• _Exercise instructions_
List all lines of the data that include the string "synthesis".

[Stored items]

------------------------------

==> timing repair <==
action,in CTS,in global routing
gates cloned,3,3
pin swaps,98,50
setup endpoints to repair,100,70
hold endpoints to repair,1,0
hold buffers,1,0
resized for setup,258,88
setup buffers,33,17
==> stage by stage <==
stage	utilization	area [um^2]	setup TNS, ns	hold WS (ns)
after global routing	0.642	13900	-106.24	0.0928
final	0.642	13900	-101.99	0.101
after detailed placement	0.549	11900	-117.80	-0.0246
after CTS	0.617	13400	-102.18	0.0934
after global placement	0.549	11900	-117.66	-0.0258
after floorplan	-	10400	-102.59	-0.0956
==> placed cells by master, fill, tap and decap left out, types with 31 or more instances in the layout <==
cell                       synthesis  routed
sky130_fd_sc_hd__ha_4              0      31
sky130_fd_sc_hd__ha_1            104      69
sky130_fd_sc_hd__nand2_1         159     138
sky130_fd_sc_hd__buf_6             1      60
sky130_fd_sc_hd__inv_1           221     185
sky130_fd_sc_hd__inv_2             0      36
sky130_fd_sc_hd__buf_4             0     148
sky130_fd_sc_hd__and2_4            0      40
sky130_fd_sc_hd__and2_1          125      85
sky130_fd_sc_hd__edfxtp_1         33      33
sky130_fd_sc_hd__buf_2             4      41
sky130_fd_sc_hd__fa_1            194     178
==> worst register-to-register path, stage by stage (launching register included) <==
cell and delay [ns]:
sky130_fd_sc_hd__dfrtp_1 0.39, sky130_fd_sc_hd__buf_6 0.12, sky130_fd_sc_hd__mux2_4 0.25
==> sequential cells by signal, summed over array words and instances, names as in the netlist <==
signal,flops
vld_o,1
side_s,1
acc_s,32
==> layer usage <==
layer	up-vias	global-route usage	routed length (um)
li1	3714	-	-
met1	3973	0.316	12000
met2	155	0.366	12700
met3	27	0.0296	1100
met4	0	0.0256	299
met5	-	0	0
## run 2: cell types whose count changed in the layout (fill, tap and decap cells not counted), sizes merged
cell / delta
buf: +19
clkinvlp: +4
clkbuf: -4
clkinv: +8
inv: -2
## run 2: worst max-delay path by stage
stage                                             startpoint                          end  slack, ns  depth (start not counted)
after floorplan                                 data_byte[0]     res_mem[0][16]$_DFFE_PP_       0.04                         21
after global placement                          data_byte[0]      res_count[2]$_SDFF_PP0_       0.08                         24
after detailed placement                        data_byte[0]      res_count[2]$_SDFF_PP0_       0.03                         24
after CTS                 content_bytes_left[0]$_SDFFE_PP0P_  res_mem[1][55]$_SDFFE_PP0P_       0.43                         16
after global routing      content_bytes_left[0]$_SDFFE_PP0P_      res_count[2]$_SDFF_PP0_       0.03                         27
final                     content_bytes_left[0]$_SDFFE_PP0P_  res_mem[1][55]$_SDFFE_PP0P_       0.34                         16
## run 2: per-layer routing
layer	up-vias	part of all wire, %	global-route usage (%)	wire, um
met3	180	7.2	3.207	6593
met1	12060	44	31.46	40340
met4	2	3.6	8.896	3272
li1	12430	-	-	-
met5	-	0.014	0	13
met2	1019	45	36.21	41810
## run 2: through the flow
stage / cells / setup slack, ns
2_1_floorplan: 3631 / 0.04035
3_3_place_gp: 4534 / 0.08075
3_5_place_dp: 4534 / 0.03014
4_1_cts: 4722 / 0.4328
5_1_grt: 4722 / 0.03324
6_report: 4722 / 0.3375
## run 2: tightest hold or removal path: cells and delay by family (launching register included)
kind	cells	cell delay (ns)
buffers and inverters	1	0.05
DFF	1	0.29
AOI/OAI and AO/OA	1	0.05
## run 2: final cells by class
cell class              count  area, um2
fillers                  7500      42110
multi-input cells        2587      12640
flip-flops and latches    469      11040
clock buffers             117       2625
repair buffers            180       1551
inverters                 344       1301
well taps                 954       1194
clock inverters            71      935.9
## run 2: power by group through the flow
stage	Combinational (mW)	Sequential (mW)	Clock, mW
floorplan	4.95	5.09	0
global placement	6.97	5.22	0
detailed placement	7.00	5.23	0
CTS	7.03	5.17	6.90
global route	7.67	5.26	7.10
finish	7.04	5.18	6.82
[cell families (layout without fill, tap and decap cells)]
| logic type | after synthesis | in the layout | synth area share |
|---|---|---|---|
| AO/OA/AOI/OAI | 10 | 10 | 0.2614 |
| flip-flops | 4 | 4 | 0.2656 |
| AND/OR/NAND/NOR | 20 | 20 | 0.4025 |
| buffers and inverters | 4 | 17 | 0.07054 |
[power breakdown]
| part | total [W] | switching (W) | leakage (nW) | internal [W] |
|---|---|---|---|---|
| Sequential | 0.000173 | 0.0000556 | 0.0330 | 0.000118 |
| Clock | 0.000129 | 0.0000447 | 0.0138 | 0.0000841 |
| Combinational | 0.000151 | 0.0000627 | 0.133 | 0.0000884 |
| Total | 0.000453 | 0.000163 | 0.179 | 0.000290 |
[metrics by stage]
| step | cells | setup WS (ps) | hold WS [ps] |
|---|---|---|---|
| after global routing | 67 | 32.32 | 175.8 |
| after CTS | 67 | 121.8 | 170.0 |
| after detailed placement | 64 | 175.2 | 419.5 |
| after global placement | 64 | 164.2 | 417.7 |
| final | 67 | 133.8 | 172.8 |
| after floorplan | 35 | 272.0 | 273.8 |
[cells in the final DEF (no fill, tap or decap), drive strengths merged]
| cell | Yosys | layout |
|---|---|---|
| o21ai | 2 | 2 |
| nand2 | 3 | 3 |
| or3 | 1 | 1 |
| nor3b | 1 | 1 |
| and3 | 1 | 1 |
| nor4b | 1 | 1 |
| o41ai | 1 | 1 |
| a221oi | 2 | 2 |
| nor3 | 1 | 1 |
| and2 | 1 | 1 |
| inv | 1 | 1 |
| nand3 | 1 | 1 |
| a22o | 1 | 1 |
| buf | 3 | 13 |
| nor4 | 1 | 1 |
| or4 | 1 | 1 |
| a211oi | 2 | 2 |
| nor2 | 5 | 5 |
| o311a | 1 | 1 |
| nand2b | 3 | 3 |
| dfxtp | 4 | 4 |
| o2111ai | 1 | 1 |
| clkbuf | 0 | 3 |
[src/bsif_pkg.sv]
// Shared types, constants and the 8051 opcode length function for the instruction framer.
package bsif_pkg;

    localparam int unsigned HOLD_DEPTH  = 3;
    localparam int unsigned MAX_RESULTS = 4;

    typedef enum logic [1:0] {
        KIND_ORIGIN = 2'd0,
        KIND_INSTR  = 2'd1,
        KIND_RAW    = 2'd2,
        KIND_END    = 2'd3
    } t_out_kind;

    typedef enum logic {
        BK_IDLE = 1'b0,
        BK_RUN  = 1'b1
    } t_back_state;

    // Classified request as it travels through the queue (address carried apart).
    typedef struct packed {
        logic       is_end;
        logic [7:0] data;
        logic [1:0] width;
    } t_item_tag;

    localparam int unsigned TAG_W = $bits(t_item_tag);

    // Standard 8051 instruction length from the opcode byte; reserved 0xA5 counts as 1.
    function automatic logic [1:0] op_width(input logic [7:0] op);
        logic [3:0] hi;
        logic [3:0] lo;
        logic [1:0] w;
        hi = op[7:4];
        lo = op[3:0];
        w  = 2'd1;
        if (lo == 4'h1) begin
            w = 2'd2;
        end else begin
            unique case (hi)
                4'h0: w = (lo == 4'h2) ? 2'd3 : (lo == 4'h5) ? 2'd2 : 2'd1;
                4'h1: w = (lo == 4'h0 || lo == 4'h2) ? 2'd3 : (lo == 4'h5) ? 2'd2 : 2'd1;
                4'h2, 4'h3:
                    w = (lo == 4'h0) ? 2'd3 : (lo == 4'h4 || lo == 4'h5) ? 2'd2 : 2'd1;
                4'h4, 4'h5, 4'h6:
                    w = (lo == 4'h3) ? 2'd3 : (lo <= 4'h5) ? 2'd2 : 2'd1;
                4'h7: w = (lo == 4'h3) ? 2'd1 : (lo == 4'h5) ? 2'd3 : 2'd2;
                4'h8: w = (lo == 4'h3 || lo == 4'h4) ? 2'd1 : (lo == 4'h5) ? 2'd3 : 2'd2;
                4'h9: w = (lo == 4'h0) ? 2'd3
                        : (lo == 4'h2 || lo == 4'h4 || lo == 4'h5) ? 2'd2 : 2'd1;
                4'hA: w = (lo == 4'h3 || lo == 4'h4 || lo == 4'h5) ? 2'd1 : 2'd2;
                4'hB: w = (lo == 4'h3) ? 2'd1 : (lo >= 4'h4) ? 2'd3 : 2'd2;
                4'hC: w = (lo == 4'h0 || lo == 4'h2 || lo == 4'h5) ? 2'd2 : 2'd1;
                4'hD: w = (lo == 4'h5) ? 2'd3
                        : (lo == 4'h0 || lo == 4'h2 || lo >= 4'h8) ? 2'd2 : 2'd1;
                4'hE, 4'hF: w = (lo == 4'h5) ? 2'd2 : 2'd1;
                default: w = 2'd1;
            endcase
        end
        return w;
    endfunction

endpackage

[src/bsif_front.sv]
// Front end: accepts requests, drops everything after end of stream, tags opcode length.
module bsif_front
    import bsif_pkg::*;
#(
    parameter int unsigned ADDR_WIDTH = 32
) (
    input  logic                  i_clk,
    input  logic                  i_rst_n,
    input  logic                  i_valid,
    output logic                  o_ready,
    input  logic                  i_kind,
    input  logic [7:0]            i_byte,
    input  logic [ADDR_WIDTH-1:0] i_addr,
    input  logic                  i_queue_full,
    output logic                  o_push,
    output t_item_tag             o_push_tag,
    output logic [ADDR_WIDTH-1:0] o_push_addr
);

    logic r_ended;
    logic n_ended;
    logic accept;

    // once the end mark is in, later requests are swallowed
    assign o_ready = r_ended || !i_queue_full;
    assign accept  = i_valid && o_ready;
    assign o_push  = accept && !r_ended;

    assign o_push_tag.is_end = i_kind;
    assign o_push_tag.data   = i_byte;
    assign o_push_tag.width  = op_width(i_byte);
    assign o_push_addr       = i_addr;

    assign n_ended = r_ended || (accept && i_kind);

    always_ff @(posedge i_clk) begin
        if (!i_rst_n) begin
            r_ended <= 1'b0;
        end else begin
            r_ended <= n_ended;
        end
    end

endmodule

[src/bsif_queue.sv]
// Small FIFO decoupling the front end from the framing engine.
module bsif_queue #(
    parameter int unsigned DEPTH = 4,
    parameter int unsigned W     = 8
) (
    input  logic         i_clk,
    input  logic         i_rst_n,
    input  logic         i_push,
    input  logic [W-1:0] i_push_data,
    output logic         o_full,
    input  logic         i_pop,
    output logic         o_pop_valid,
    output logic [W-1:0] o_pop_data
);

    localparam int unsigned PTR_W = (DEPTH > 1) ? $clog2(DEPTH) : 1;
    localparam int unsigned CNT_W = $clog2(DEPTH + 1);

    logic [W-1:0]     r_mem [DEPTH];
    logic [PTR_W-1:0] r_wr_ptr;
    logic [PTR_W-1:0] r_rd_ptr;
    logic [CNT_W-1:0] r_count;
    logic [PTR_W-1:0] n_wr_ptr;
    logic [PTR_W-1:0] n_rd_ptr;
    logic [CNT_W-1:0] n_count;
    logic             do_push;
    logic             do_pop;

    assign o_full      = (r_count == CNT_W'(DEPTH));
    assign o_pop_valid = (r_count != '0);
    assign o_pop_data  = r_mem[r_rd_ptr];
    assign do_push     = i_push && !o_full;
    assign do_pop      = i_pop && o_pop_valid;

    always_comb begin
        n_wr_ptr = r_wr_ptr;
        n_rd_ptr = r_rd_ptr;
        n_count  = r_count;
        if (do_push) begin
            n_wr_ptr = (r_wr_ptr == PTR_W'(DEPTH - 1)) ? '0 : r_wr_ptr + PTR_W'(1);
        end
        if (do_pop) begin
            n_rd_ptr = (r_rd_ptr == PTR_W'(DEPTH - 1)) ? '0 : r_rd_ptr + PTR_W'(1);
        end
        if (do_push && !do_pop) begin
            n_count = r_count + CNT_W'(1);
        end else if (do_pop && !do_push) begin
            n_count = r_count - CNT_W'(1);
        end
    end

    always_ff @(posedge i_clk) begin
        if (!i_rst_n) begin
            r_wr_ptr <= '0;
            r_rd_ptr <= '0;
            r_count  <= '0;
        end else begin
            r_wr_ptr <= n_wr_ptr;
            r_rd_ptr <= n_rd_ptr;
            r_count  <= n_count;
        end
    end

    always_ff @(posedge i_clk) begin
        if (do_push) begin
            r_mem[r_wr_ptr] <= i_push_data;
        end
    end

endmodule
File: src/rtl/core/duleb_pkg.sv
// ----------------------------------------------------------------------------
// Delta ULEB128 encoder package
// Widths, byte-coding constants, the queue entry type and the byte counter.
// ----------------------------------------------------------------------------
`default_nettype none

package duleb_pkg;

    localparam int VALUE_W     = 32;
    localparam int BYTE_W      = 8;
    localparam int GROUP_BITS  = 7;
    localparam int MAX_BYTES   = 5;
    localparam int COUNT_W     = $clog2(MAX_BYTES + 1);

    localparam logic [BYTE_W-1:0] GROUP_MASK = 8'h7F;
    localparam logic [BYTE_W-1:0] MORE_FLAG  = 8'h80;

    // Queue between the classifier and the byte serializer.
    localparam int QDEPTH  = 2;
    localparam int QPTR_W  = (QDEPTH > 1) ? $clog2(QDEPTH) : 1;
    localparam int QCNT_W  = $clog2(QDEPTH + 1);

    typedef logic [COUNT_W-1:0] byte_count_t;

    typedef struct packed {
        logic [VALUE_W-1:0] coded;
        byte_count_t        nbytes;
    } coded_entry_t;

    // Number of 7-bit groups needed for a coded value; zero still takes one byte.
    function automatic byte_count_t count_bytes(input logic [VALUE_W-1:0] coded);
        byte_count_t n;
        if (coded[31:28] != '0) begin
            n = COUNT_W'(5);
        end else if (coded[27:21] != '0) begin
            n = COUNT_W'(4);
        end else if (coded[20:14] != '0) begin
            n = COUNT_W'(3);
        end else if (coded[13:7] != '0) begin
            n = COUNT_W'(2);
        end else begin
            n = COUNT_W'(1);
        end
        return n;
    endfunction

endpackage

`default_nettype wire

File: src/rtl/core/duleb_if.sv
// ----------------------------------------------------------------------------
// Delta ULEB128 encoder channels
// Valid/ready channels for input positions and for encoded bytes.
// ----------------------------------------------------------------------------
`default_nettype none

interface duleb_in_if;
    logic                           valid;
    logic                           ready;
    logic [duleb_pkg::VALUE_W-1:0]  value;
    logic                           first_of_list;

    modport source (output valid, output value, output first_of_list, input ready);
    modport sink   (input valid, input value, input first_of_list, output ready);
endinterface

------------------------------

• _Task response_
cell                       synthesis  routed
| logic type | after synthesis | in the layout | synth area share |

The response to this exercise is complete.